§ Task brief
Which lines of the listing below contain the word "synthesis"? Return them.
+++++
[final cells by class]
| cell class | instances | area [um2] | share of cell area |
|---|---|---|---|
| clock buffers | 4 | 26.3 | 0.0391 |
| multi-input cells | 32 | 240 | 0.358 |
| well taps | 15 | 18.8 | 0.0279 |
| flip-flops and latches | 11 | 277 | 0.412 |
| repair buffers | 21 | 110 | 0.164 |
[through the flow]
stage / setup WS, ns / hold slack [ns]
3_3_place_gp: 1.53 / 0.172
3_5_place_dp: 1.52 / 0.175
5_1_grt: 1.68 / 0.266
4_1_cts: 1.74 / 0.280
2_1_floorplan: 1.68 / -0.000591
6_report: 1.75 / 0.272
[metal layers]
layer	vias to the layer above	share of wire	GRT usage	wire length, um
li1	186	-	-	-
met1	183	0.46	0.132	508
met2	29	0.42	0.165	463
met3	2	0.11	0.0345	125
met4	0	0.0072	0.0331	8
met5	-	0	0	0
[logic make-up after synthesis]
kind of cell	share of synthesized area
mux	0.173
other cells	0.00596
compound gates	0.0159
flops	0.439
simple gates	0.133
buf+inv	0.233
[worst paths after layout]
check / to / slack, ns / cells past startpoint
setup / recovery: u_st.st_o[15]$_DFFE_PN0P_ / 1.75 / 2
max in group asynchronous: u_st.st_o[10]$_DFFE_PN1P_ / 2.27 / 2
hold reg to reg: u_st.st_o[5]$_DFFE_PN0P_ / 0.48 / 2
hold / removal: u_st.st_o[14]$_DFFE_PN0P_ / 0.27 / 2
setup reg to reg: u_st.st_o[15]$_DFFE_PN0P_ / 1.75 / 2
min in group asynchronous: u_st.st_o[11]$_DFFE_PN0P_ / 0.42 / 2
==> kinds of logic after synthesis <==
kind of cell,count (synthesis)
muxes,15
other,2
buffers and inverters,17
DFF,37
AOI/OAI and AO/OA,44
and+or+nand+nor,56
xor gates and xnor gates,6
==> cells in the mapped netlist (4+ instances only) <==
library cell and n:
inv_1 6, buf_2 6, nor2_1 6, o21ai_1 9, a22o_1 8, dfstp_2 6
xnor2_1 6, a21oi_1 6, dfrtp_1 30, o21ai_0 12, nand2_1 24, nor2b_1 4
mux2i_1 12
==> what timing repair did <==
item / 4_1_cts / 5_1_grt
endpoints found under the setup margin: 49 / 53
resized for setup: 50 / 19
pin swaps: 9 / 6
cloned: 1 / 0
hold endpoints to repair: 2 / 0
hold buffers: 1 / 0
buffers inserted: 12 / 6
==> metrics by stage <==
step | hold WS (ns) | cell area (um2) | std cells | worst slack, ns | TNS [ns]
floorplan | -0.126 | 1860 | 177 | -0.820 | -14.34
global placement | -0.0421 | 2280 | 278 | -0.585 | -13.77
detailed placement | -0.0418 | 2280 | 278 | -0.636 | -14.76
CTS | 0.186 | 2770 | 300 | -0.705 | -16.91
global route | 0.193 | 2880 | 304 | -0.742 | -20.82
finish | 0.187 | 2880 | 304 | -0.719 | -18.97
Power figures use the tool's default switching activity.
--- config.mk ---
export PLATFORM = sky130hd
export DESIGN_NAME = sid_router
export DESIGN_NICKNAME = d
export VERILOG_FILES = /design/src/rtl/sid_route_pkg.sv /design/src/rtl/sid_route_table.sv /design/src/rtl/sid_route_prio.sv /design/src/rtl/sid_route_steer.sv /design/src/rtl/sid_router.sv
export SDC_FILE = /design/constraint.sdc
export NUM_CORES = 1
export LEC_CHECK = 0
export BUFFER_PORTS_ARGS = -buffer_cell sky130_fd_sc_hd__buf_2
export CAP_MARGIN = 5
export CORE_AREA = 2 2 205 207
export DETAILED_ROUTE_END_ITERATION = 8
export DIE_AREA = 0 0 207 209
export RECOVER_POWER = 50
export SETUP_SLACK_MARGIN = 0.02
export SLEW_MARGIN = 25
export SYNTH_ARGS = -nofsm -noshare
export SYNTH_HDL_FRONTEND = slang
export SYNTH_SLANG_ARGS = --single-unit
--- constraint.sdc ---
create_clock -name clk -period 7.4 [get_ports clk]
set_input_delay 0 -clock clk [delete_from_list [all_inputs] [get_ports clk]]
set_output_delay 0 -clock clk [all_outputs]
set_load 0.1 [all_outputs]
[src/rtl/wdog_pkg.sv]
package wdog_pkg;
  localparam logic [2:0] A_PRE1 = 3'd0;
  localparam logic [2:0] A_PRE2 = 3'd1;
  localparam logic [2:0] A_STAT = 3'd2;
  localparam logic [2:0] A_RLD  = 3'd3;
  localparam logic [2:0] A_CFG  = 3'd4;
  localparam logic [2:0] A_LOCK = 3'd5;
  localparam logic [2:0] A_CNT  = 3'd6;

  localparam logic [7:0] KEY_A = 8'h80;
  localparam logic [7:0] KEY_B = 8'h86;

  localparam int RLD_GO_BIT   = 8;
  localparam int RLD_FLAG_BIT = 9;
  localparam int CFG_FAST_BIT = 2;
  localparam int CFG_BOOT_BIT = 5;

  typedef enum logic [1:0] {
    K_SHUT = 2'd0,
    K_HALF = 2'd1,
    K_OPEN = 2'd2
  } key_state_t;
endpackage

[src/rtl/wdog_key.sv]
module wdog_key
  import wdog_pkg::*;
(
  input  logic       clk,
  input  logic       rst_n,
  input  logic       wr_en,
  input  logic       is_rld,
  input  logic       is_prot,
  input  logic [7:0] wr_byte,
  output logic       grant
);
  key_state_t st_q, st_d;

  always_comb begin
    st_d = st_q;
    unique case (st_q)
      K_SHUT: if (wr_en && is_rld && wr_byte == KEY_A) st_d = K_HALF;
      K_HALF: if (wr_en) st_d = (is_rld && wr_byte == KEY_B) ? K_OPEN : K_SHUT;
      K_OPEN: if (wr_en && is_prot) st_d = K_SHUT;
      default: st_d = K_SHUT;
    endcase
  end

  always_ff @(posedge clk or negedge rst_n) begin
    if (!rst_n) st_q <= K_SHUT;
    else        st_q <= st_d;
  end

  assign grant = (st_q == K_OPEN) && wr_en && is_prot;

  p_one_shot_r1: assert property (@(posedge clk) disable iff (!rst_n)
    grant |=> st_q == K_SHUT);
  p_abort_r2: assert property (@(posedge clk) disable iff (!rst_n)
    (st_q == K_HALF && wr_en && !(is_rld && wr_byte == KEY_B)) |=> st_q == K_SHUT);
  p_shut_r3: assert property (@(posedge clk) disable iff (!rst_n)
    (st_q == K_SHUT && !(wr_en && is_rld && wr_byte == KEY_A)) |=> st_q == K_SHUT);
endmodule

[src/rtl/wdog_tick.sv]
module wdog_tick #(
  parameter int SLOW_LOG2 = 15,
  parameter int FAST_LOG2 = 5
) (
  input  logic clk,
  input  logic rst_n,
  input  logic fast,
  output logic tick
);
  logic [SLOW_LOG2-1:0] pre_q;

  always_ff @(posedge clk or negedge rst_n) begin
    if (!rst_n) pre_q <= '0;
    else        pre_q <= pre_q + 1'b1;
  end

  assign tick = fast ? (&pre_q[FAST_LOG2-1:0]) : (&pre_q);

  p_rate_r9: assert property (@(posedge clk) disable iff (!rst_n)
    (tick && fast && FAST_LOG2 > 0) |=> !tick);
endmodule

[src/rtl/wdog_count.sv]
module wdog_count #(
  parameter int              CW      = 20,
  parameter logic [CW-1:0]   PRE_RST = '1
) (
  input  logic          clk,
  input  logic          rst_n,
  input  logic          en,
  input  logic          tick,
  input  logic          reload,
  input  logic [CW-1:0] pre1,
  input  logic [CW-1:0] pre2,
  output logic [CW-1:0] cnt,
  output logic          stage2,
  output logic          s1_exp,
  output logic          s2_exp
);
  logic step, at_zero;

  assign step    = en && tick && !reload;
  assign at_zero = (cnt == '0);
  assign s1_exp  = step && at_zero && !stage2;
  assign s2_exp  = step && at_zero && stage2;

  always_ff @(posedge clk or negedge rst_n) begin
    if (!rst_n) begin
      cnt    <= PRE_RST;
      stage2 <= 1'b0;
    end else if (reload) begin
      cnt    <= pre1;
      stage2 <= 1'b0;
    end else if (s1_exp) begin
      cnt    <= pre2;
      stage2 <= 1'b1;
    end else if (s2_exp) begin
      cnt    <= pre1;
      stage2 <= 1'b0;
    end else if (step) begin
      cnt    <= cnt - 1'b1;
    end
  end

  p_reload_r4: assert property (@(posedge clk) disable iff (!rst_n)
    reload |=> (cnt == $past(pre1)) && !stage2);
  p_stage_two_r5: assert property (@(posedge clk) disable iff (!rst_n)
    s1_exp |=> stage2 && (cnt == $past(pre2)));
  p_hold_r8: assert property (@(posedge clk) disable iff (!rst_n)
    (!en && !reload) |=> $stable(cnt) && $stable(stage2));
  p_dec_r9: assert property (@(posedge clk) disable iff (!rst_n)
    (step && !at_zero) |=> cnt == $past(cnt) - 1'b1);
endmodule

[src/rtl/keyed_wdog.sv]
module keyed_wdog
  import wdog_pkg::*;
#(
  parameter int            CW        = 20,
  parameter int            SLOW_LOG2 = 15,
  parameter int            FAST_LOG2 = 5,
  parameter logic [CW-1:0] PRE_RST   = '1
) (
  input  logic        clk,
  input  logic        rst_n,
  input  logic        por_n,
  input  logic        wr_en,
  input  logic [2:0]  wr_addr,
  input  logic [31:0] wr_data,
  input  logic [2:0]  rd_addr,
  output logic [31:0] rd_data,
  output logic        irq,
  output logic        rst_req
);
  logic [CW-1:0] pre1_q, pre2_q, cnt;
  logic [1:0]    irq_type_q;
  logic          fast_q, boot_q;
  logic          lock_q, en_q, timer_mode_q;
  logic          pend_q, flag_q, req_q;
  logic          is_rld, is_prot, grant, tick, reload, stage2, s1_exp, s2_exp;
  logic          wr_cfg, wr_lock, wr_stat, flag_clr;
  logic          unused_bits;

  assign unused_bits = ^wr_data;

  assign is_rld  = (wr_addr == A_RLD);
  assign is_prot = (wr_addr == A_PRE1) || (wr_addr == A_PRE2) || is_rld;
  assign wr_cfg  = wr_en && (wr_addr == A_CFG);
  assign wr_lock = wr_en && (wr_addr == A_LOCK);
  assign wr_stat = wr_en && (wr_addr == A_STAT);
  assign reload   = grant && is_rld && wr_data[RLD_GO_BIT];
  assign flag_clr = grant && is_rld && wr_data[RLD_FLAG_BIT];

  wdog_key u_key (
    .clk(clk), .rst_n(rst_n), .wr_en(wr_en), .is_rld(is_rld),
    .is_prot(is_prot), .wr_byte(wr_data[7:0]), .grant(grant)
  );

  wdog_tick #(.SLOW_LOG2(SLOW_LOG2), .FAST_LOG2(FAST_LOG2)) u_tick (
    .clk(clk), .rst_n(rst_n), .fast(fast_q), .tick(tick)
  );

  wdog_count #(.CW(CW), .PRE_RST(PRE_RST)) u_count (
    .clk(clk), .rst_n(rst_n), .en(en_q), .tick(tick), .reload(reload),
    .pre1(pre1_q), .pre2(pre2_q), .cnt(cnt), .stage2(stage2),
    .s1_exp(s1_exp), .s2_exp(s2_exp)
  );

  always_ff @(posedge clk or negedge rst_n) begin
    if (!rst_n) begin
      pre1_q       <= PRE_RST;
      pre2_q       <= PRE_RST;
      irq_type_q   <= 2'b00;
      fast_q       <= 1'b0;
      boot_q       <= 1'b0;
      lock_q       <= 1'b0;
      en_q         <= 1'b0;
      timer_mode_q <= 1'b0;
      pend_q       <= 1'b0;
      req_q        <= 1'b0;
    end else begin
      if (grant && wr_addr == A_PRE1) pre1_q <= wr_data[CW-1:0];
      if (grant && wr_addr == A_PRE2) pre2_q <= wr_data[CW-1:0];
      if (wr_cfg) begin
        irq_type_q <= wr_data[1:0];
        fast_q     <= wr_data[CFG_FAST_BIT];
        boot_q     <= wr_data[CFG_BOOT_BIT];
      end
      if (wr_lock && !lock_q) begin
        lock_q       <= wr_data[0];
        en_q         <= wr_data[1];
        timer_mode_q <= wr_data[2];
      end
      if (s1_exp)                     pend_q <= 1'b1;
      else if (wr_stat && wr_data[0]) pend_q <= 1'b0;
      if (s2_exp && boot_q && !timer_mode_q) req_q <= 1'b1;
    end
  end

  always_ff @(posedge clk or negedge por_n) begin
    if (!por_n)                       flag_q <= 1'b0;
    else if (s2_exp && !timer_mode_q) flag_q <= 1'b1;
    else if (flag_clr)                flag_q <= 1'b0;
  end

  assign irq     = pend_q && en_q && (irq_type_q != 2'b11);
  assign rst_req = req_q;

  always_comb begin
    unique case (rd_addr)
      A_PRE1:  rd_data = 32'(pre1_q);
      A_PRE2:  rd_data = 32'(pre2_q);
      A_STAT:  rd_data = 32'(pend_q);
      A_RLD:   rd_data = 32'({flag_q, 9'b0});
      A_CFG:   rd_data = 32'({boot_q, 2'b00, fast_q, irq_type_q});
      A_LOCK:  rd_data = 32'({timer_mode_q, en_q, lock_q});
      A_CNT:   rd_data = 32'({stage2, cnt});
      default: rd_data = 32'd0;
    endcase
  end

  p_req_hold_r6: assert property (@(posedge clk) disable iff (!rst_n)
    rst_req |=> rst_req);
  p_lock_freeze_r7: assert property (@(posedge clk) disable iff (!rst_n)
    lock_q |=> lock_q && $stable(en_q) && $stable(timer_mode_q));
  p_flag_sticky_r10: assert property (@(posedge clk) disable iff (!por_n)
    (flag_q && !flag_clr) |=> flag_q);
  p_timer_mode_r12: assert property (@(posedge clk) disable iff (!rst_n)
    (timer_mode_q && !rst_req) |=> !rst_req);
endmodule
+++++
§ Result
[logic make-up after synthesis]
==> kinds of logic after synthesis <==
kind of cell,count (synthesis)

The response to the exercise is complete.